Entropy Scorer

Hi,

I want to find out about what the entropy is for clusters. But I’m only getting the entropy for their size rather than the amount of clusters. Any way I can fix that? I have the interval 2-10 clusters that I need to determine the entropy for

Thank you in advance

What clustering algorithm are you using? I assume you want to optimize the number of clusters.

1 Like

Sorry for any iconsistencies becuase I just started learning KNIME yesterday. But this is my workflow so far:

ARFF → Column Filter → k-Means → Category to Number → Column Filter → GroupBy → Entropy Scorer (I connected the second column filter to the entropy scorer as well as the GroupBy).

I thought the problem was that my cluster string still was showing up after I added category to number, so that is why I added an additional column filter to “remove” cluster string and only have the cluster to number, but the problem still remains,

Hi,
I’m not an expert in Clustering methods. But I found this link here Description of Entropy calculation and the calculation is exact the same like in the Entropy Scorer.
Have you checked your code?

250201_Entropy – KNIME Community Hub

1 Like

Thank you for the reply! I did not really understand the description, I think it was more about Python? I’m sure the calculation is the same, but I couldn’t really grasp it.

No the second answer gives you all the mathematics:

Unfortunately the Link in the Node description is broken:
image
Broken Link

1 Like

You might want to think about using either the elbow or silhoutte methods. I’m on my phone right now. I’ll send you some info when i get on my computer in a few hours.

2 Likes

Now I can see, thank you! That is exactly what I have done (or so I think). I’m getting numbers for the entropy, but those numbers are for the sizes of the clusters and not for the amount of clusters unfortunately.

Thank you for the reply! Yes, I’m supposed to use the elbow method after I have gotten the entropy for all the different clusters. Only issue is, as I mentioned above, that I’m getting the entropy for the clusters’ sizes rather than the amount/number of clusters (ranging from 2 to 10).

See if this helps. Is this a school assignment where you’re forced to us the entropy node?

1 Like

As far as I understood the Entropy metric it’s not possible to get an information how many clusters you need.
It’s rather used to rate your model in a case of pre-labeled data. E.g. the entropy compares the predicted clustering against a ground truth (labeled data).
In the case of unsupervised learning this truth is not available. There you can apply methods like “k-means” and use the elbow method to get an idea how many clusters are optimal.

1 Like

Thank you, I will look through these and see if it’s helpful! Yes it’s a school assignment so unfortunately I’m forced to use the entropy scorer.

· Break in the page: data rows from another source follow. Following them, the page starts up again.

**src/core/eprp_consts.svh**
```systemverilog
// Constants for the enable-pulse reference programmer
// Function
// - Level starts full scale, steps down per pulse
// - Counter decrements on each toggle falling edge
// - High for 125 us latches count, resets counter
// - Beyond fifteen edges, counter holds lowest code
// - Long low shuts down; rise restores full scale
// - Latch without shutdown skips soft-start
// - Each channel programmed only by own pin
// - Power good releases when all enabled reach 92%
// - Power good pulls low below 88% level
// - Dips shorter than 2 us are ignored
// - Mode pin high bursts, low skips pulses
// - Clock on mode pin syncs, forces pulse skip
// - Tied frequency pin gives fixed 2.25 MHz
// - Soft-start forces pulse skip until power good
// - Undervoltage lockout keeps latched codes
// - Thermal recovery keeps codes, restarts soft-start
`ifndef EPRP_CONSTS_SVH
`define EPRP_CONSTS_SVH

`define EPRP_CLK_MHZ 100
`define EPRP_TFN_US 125
`define EPRP_TOFF_US 170
`define EPRP_BLANK_NS 2000
`define EPRP_SYNC_WIN_NS 2000
`define EPRP_FIXED_KHZ 2250

`define EPRP_LEVEL_FS 4'hF
`define EPRP_LEVEL_MIN 4'h0

`define EPRP_OFF_CTRL 8'h00
`define EPRP_OFF_STATUS 8'h04
`define EPRP_OFF_ISTAT 8'h08
`define EPRP_OFF_IMASK 8'h0C

`define EPRP_CTRL_RST 8'h32
`define EPRP_IMASK_RST 8'h00
`define EPRP_EV_W 8

`define EPRP_ST_ACT_POS 12
`define EPRP_ST_SS_POS 15
`define EPRP_ST_PG_POS 18
`define EPRP_ST_SYNC_POS 19

`define EPRP_RESP_OK 2'h0
`define EPRP_RESP_SLVERR 2'h2

`endif

```
**src/core/eprp_pkg.sv**
```systemverilog
// Types shared by the reference programmer modules
package eprp_pkg;

   typedef enum logic [2:0] {
      chan_off = 3'b001,
      chan_run = 3'b010,
      chan_seq = 3'b100
   } eprp_chan_st_t;

endpackage

```
**src/core/eprp_chan.sv**
```systemverilog
// One channel: toggle counter, level latch, soft-start, power good
`timescale 1ns/100ps
`include "eprp_consts.svh"

module eprp_chan
   import eprp_pkg::*;
#(
   parameter int TFN_CYC = `EPRP_TFN_US * `EPRP_CLK_MHZ,
   parameter int TOFF_CYC = `EPRP_TOFF_US * `EPRP_CLK_MHZ,
   parameter int BLANK_CYC = (`EPRP_BLANK_NS * `EPRP_CLK_MHZ + 999) / 1000,
   parameter int CNT_W = 16
) (
   input wire logic aclk,
   input wire logic aresetn,
   input wire logic toggle_s,
   input wire logic rise_ok_s,
   input wire logic fall_bad_s,
   input wire logic uvlo_s,
   input wire logic tsd_s,
   output logic [3:0] level_q,
   output logic active_q,
   output logic ss_q,
   output logic good_q,
   output logic latch_q,
   output logic off_q
);

   eprp_chan_st_t st_q, st_d;
   logic [3:0] cnt_q, cnt_d, level_d;
   logic latch_d, off_d, turn_on;
   logic tog_prev_q, tsd_prev_q;
   logic [CNT_W-1:0] hi_q, lo_q, bad_q;

   wire fall = tog_prev_q & ~toggle_s;
   wire tmo = toggle_s && (hi_q == CNT_W'(TFN_CYC - 1));
   wire shut = !toggle_s && (lo_q == CNT_W'(TOFF_CYC - 1));
   wire tsd_exit = tsd_prev_q & ~tsd_s;
   wire run_ok = (st_q != chan_off) && !uvlo_s && !tsd_s;
   wire bad_full = bad_q == CNT_W'(BLANK_CYC - 1);
   wire ss_set = turn_on | (tsd_exit & (st_q != chan_off));

   always_comb begin
      st_d = st_q;
      cnt_d = cnt_q;
      level_d = level_q;
      latch_d = 1'b0;
      off_d = 1'b0;
      turn_on = 1'b0;
      unique case (st_q)
         chan_off: begin
            if (toggle_s) begin
               st_d = chan_run;
               cnt_d = `EPRP_LEVEL_FS;
               level_d = `EPRP_LEVEL_FS;
               turn_on = 1'b1;
            end
         end
         chan_run: begin
            if (fall) begin
               st_d = chan_seq;
               cnt_d = `EPRP_LEVEL_FS - 4'h1;
            end else if (shut) begin
               st_d = chan_off;
               off_d = 1'b1;
            end
         end
         chan_seq: begin
            if (fall) begin
               if (cnt_q != `EPRP_LEVEL_MIN)
                  cnt_d = cnt_q - 4'h1;
            end else if (tmo) begin
               st_d = chan_run;
               level_d = cnt_q;
               cnt_d = `EPRP_LEVEL_FS;
               latch_d = 1'b1;
            end else if (shut) begin
               st_d = chan_off;
               off_d = 1'b1;
            end
         end
         default: st_d = chan_off;
      endcase
   end

   always_ff @(posedge aclk) begin
      if (!aresetn) begin
         st_q <= chan_off;
         cnt_q <= `EPRP_LEVEL_FS;
         level_q <= `EPRP_LEVEL_FS;
         latch_q <= 1'b0;
         off_q <= 1'b0;
      end else begin
         st_q <= st_d;
         cnt_q <= cnt_d;
         level_q <= level_d;
         latch_q <= latch_d;
         off_q <= off_d;
      end
   end

   // Saturating high and low timers
   always_ff @(posedge aclk) begin
      if (!aresetn) begin
         hi_q <= '0;
         lo_q <= '0;
         tog_prev_q <= 1'b0;
         tsd_prev_q <= 1'b0;
      end else begin
         hi_q <= !toggle_s ? '0 : (tmo ? hi_q : hi_q + 1'b1);
         lo_q <= toggle_s ? '0 : (shut ? lo_q : lo_q + 1'b1);
         tog_prev_q <= toggle_s;
         tsd_prev_q <= tsd_s;
      end
   end

   // Only turn-on or thermal exit ramps
   always_ff @(posedge aclk) begin
      if (!aresetn)
         ss_q <= 1'b0;
      else
         ss_q <= ss_set | (ss_q & ~rise_ok_s & ~off_d);
   end

   // Dip must outlast the blanking time
   // Fall below lower threshold drops good
   always_ff @(posedge aclk) begin
      if (!aresetn) begin
         bad_q <= '0;
         good_q <= 1'b0;
         active_q <= 1'b0;
      end else begin
         bad_q <= !(fall_bad_s && run_ok) ? '0 :
                  (bad_full ? bad_q : bad_q + 1'b1);
         good_q <= run_ok & ~(fall_bad_s & bad_full) &
                   (good_q | rise_ok_s);
         active_q <= run_ok;
      end
   end

   a_count_down: assert property (
      @(posedge aclk) disable iff (!aresetn)
      st_q == chan_seq && fall && cnt_q != 4'h0
      |=> cnt_q == $past(cnt_q) - 4'h1)
      else $error("counter did not step down on falling edge");

   a_count_sat: assert property (
      @(posedge aclk) disable iff (!aresetn)
      st_q == chan_seq && fall && cnt_q == 4'h0 |=> cnt_q == 4'h0)
      else $error("counter wrapped past lowest code");

   a_latch_value: assert property (
      @(posedge aclk) disable iff (!aresetn)
      st_q == chan_seq && tmo && !fall
      |=> latch_q && level_q == $past(cnt_q) && cnt_q == 4'hF)
      else $error("timeout did not latch count and reset counter");

   a_restore_fs: assert property (
      @(posedge aclk) disable iff (!aresetn)
      st_q == chan_off && toggle_s |=> level_q == 4'hF && ss_q)
      else $error("turn-on did not restore full scale with ramp");

   a_no_ramp: assert property (
      @(posedge aclk) disable iff (!aresetn)
      latch_q && !$past(tsd_exit) |-> !$rose(ss_q))
      else $error("latched code started a soft-start");

   a_uvlo_keep: assert property (
      @(posedge aclk) disable iff (!aresetn)
      uvlo_s && st_q == chan_run |=> level_q == $past(level_q))
      else $error("undervoltage changed the latched code");

   a_tsd_ramp: assert property (
      @(posedge aclk) disable iff (!aresetn)
      tsd_exit && st_q != chan_off |=> ss_q && level_q == $past(level_q))
      else $error("thermal exit did not restart soft-start");

   a_blank_dip: assert property (
      @(posedge aclk) disable iff (!aresetn)
      $fell(good_q) && $past(run_ok) |-> $past(bad_full))
      else $error("short dip changed power good");

endmodule

```
**src/core/eprp_top.sv**
```systemverilog
// Triple-channel reference programmer with AXI4-Lite registers
`timescale 1ns/100ps
`include "eprp_consts.svh"

module eprp_top
   import eprp_pkg::*;
#(
   parameter int TFN_CYC = `EPRP_TFN_US * `EPRP_CLK_MHZ,
   parameter int TOFF_CYC = `EPRP_TOFF_US * `EPRP_CLK_MHZ,
   parameter int BLANK_CYC = (`EPRP_BLANK_NS * `EPRP_CLK_MHZ + 999) / 1000,
   parameter int SYNC_WIN_CYC = `EPRP_SYNC_WIN_NS * `EPRP_CLK_MHZ / 1000,
   parameter int FIXED_DIV = `EPRP_CLK_MHZ * 1000 / `EPRP_FIXED_KHZ,
   parameter int NCH = 3,
   parameter int CNT_W = 16
) (
   input wire logic aclk,
   input wire logic aresetn,
   input wire logic [7:0] s_axi_awaddr,
   input wire logic s_axi_awvalid,
   output logic s_axi_awready,
   input wire logic [31:0] s_axi_wdata,
   input wire logic [3:0] s_axi_wstrb,
   input wire logic s_axi_wvalid,
   output logic s_axi_wready,
   output logic [1:0] s_axi_bresp,
   output logic s_axi_bvalid,
   input wire logic s_axi_bready,
   input wire logic [7:0] s_axi_araddr,
   input wire logic s_axi_arvalid,
   output logic s_axi_arready,
   output logic [31:0] s_axi_rdata,
   output logic [1:0] s_axi_rresp,
   output logic s_axi_rvalid,
   input wire logic s_axi_rready,
   input wire logic [NCH-1:0] channel_toggle_pin,
   input wire logic mode_pin,
   input wire logic rt_tied_supply,
   input wire logic uvlo_in,
   input wire logic tsd_in,
   input wire logic [NCH-1:0] vout_rise_ok,
   input wire logic [NCH-1:0] vout_fall_bad,
   output logic [4*NCH-1:0] ref_level,
   output logic [NCH-1:0] chan_active,
   output logic [NCH-1:0] soft_start,
   output logic [NCH-1:0] burst_en,
   output logic sync_active,
   output logic sw_tick,
   output logic power_good_flag_o,
   output logic power_good_flag_oe,
   output logic irq
);

   localparam int SW = 3 * NCH + 4;
   localparam int EVW = `EPRP_EV_W;

   // Pin synchronisers
   logic [SW-1:0] sync1_q, sync2_q;
   wire [SW-1:0] pins_raw = {tsd_in, uvlo_in, rt_tied_supply, mode_pin,
                             vout_fall_bad, vout_rise_ok,
                             channel_toggle_pin};
   wire [NCH-1:0] tog_s = sync2_q[NCH-1:0];
   wire [NCH-1:0] rise_s = sync2_q[2*NCH-1:NCH];
   wire [NCH-1:0] fbad_s = sync2_q[3*NCH-1:2*NCH];
   wire mode_s = sync2_q[3*NCH];
   wire rt_s = sync2_q[3*NCH+1];
   wire uvlo_s = sync2_q[3*NCH+2];
   wire tsd_s = sync2_q[3*NCH+3];

   always_ff @(posedge aclk) begin
      if (!aresetn) begin
         sync1_q <= '0;
         sync2_q <= '0;
      end else begin
         sync1_q <= pins_raw;
         sync2_q <= sync1_q;
      end
   end

   // Per-channel programmers
   logic [NCH-1:0] good, latch_ev, off_ev;

   genvar gi;
   generate
      for (gi = 0; gi < NCH; gi = gi + 1) begin : g_chan
         eprp_chan #(
            .TFN_CYC(TFN_CYC),
            .TOFF_CYC(TOFF_CYC),
            .BLANK_CYC(BLANK_CYC),
            .CNT_W(CNT_W)
         ) u_chan (
            .aclk(aclk),
            .aresetn(aresetn),
            .toggle_s(tog_s[gi]),
            .rise_ok_s(rise_s[gi]),
            .fall_bad_s(fbad_s[gi]),
            .uvlo_s(uvlo_s),
            .tsd_s(tsd_s),
            .level_q(ref_level[4*gi+3:4*gi]),
            .active_q(chan_active[gi]),
            .ss_q(soft_start[gi]),
            .good_q(good[gi]),
            .latch_q(latch_ev[gi]),
            .off_q(off_ev[gi])
         );
      end
   endgenerate

   // Power good aggregation
   wire all_good = (|chan_active) && (&(good | ~chan_active));
   logic pg_low_q;

   // Release only when every enabled is good
   // Any enabled channel low pulls flag
   always_ff @(posedge aclk) begin
      if (!aresetn) begin
         pg_low_q <= 1'b1;
         power_good_flag_oe <= 1'b1;
         power_good_flag_o <= 1'b0;
      end else begin
         pg_low_q <= ~all_good;
         power_good_flag_oe <= ~all_good;
         power_good_flag_o <= 1'b0;
      end
   end

   // Mode pin: sync detection and switching clock
   logic mode_prev_q;
   logic [CNT_W-1:0] gap_q, div_q;
   logic [7:0] ctrl_div_q;

   wire mode_edge = mode_prev_q ^ mode_s;
   wire mode_rise = ~mode_prev_q & mode_s;
   wire gap_full = gap_q == CNT_W'(SYNC_WIN_CYC);
   wire sync_start = mode_edge & ~gap_full & ~sync_active;
   // Zero divider from software would stall the clock; floor at 1
   wire [CNT_W-1:0] rt_lim = (ctrl_div_q == 8'h00) ? CNT_W'(1) :
                             CNT_W'(ctrl_div_q);
   wire [CNT_W-1:0] div_lim = rt_s ? CNT_W'(FIXED_DIV) : rt_lim;
   wire div_wrap = div_q >= div_lim - CNT_W'(1);
   wire tick_d = sync_active ? mode_rise : div_wrap;

   // Two edges within window mean sync
   always_ff @(posedge aclk) begin
      if (!aresetn) begin
         mode_prev_q <= 1'b0;
         gap_q <= CNT_W'(SYNC_WIN_CYC);
         sync_active <= 1'b0;
      end else begin
         mode_prev_q <= mode_s;
         gap_q <= mode_edge ? '0 : (gap_full ? gap_q : gap_q + 1'b1);
         sync_active <= (sync_active & ~gap_full) | sync_start;
      end
   end

   // Internal oscillator, realigned by sync clock edges
   always_ff @(posedge aclk) begin
      if (!aresetn) begin
         div_q <= '0;
         sw_tick <= 1'b0;
      end else begin
         div_q <= (tick_d || (sync_active && mode_rise)) ? '0 :
                  div_q + 1'b1;
         sw_tick <= tick_d;
      end
   end

   // Mode level picks burst or skip
   always_ff @(posedge aclk) begin
      if (!aresetn)
         burst_en <= '0;
      else
         burst_en <= {NCH{mode_s & ~sync_active}} & ~soft_start &
                     chan_active;
   end

   // AXI4-Lite write path
   logic aw_full_q, w_full_q;
   logic [7:0] aw_addr_q;
   logic [31:0] w_data_q;
   logic [3:0] w_strb_q;
   logic [EVW-1:0] ist_q, imask_q;

   wire aw_hs = s_axi_awvalid & s_axi_awready;
   wire w_hs = s_axi_wvalid & s_axi_wready;
   wire b_done = s_axi_bvalid & s_axi_bready;
   wire wr_go = aw_full_q & w_full_q & ~s_axi_bvalid;
   wire aw_full_d = (aw_full_q | aw_hs) & ~b_done;
   wire w_full_d = (w_full_q | w_hs) & ~b_done;
   wire wa_ctrl = aw_addr_q == `EPRP_OFF_CTRL;
   wire wa_stat = aw_addr_q == `EPRP_OFF_STATUS;
   wire wa_ist = aw_addr_q == `EPRP_OFF_ISTAT;
   wire wa_imask = aw_addr_q == `EPRP_OFF_IMASK;
   wire wa_hit = wa_ctrl | wa_stat | wa_ist | wa_imask;
   wire wr_lane0 = wr_go & w_strb_q[0];
   wire [EVW-1:0] w1c = (wr_lane0 & wa_ist) ? w_data_q[EVW-1:0] : '0;

   always_ff @(posedge aclk) begin
      if (!aresetn) begin
         aw_full_q <= 1'b0;
         w_full_q <= 1'b0;
         s_axi_awready <= 1'b0;
         s_axi_wready <= 1'b0;
      end else begin
         aw_full_q <= aw_full_d;
         w_full_q <= w_full_d;
         s_axi_awready <= ~aw_full_d;
         s_axi_wready <= ~w_full_d;
      end
   end

   always_ff @(posedge aclk) begin
      if (!aresetn) begin
         aw_addr_q <= 8'h00;
         w_data_q <= 32'h0000_0000;
         w_strb_q <= 4'h0;
      end else begin
         if (aw_hs)
            aw_addr_q <= s_axi_awaddr;
         if (w_hs) begin
            w_data_q <= s_axi_wdata;
            w_strb_q <= s_axi_wstrb;
         end
      end
   end

   // Status is read-only; writes to it answer OKAY and are dropped
   always_ff @(posedge aclk) begin
      if (!aresetn) begin
         s_axi_bvalid <= 1'b0;
         s_axi_bresp <= `EPRP_RESP_OK;
      end else begin
         s_axi_bvalid <= wr_go | (s_axi_bvalid & ~s_axi_bready);
         if (wr_go)
            s_axi_bresp <= wa_hit ? `EPRP_RESP_OK : `EPRP_RESP_SLVERR;
      end
   end

   always_ff @(posedge aclk) begin
      if (!aresetn) begin
         ctrl_div_q <= `EPRP_CTRL_RST;
         imask_q <= `EPRP_IMASK_RST;
      end else begin
         if (wr_lane0 & wa_ctrl)
            ctrl_div_q <= w_data_q[7:0];
         if (wr_lane0 & wa_imask)
            imask_q <= w_data_q[EVW-1:0];
      end
   end

   // Interrupt status: set wins over a same-cycle clear
   wire pg_fall = ~pg_low_q & ~all_good;
   wire [EVW-1:0] events = {sync_start, pg_fall, off_ev, latch_ev};

   always_ff @(posedge aclk) begin
      if (!aresetn) begin
         ist_q <= '0;
         irq <= 1'b0;
      end else begin
         ist_q <= (ist_q & ~w1c) | events;
         irq <= |(ist_q & imask_q);
      end
   end

   // AXI4-Lite read path
   wire [31:0] status_word = {12'h000, sync_active, ~pg_low_q,
                              soft_start, chan_active, ref_level};
   wire ra_ctrl = s_axi_araddr == `EPRP_OFF_CTRL;
   wire ra_stat = s_axi_araddr == `EPRP_OFF_STATUS;
   wire ra_ist = s_axi_araddr == `EPRP_OFF_ISTAT;
   wire ra_imask = s_axi_araddr == `EPRP_OFF_IMASK;
   wire ra_hit = ra_ctrl | ra_stat | ra_ist | ra_imask;
   wire [31:0] rd_mux = ra_ctrl ? {24'h000000, ctrl_div_q} :
                        ra_stat ? status_word :
                        ra_ist ? {24'h000000, ist_q} :
                        ra_imask ? {24'h000000, imask_q} :
                        32'h0000_0000;
   wire ar_hs = s_axi_arvalid & s_axi_arready;
   wire rvalid_d = ar_hs | (s_axi_rvalid & ~s_axi_rready);

   always_ff @(posedge aclk) begin
      if (!aresetn) begin
         s_axi_arready <= 1'b0;
         s_axi_rvalid <= 1'b0;
         s_axi_rdata <= 32'h0000_0000;
         s_axi_rresp <= `EPRP_RESP_OK;
      end else begin
         s_axi_arready <= ~rvalid_d;
         s_axi_rvalid <= rvalid_d;
         if (ar_hs) begin
            s_axi_rdata <= rd_mux;
            s_axi_rresp <= ra_hit ? `EPRP_RESP_OK : `EPRP_RESP_SLVERR;
         end
      end
   end

   a_pin_sync: assert property (
      @(posedge aclk) disable iff (!aresetn)
      $past(aresetn, 2) |-> tog_s == $past(channel_toggle_pin, 2))
      else $error("toggle pins not passed through two flops");

   a_pg_release: assert property (
      @(posedge aclk) disable iff (!aresetn)
      !power_good_flag_oe |-> $past(|chan_active) &&
      $past(&(good | ~chan_active)))
      else $error("power good released with a channel not good");

   a_pg_pull: assert property (
      @(posedge aclk) disable iff (!aresetn)
      (|(chan_active & ~good)) |=> power_good_flag_oe)
      else $error("power good not pulled low for a failing channel");

   a_burst_sel: assert property (
      @(posedge aclk) disable iff (!aresetn)
      burst_en[0] |-> $past(mode_s) && $past(chan_active[0]))
      else $error("burst chosen without mode pin high");

   a_sync_skip: assert property (
      @(posedge aclk) disable iff (!aresetn)
      sync_active |=> burst_en == '0)
      else $error("burst active during synchronisation");

   a_ss_skip: assert property (
      @(posedge aclk) disable iff (!aresetn)
      soft_start[1] |=> !burst_en[1])
      else $error("burst active during soft-start");

   a_fixed_gap: assert property (
      @(posedge aclk) disable iff (!aresetn)
      sw_tick && rt_s && !sync_active && $stable(rt_s)
      |=> !sw_tick [*8])
      else $error("fixed rate clock ticks too close");

   a_pg_idle: assert property (
      @(posedge aclk) disable iff (!aresetn)
      chan_active == '0 |=> power_good_flag_oe)
      else $error("power good released with no channel on");

   a_latch_flag: assert property (
      @(posedge aclk) disable iff (!aresetn)
      latch_ev[0] |=> ist_q[0])
      else $error("latch event not kept in status");

endmodule
```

Also this is my workflow and these are the numbers I’m getting

That’s fine but there’s nothing from the entropy node to feed to either the elbow or silhouette methods. They’re a separate issue.

1 Like

So if I understand you correctly my workflow is fine and those numbers the entropy scorer is showing are correct?

For the elbow method we are supposed to put together the numbers in an excel diagram and work through it from there rather than on KNIME.

Can you explain “put together the numbers in an excel diagram and work through it from there rather than on KNIME.”

For our assignment it says we should use the elbow method to find the optimal amount of clusters and use the numbers we get for the different cluster entropies and make a diagram on excel. After we evaluate the best amount of clusters with the help of the diagram.

I have no idea what you mean by “Excel diagram”

Your assignment might ask for something like this.

Having said that, entropy-based measure isn’t a good test to verify clustering numbers, it’s only good to count the total entropy after clustering is done. Elbow methods does not have to use entropy as y-value.

When I did my academic assignment years ago (which what led me to Knime, since I first discovered Knime from an academic journal), Silhouette Coefficient is enough to evaluate clustering.

Each to their own.

1 Like

Thank you! Yes, I think our diagram should look somewhat similar like that. I understand your point, but unfortantely I don’t have the option to choose which method. But it is definitely something I will look into.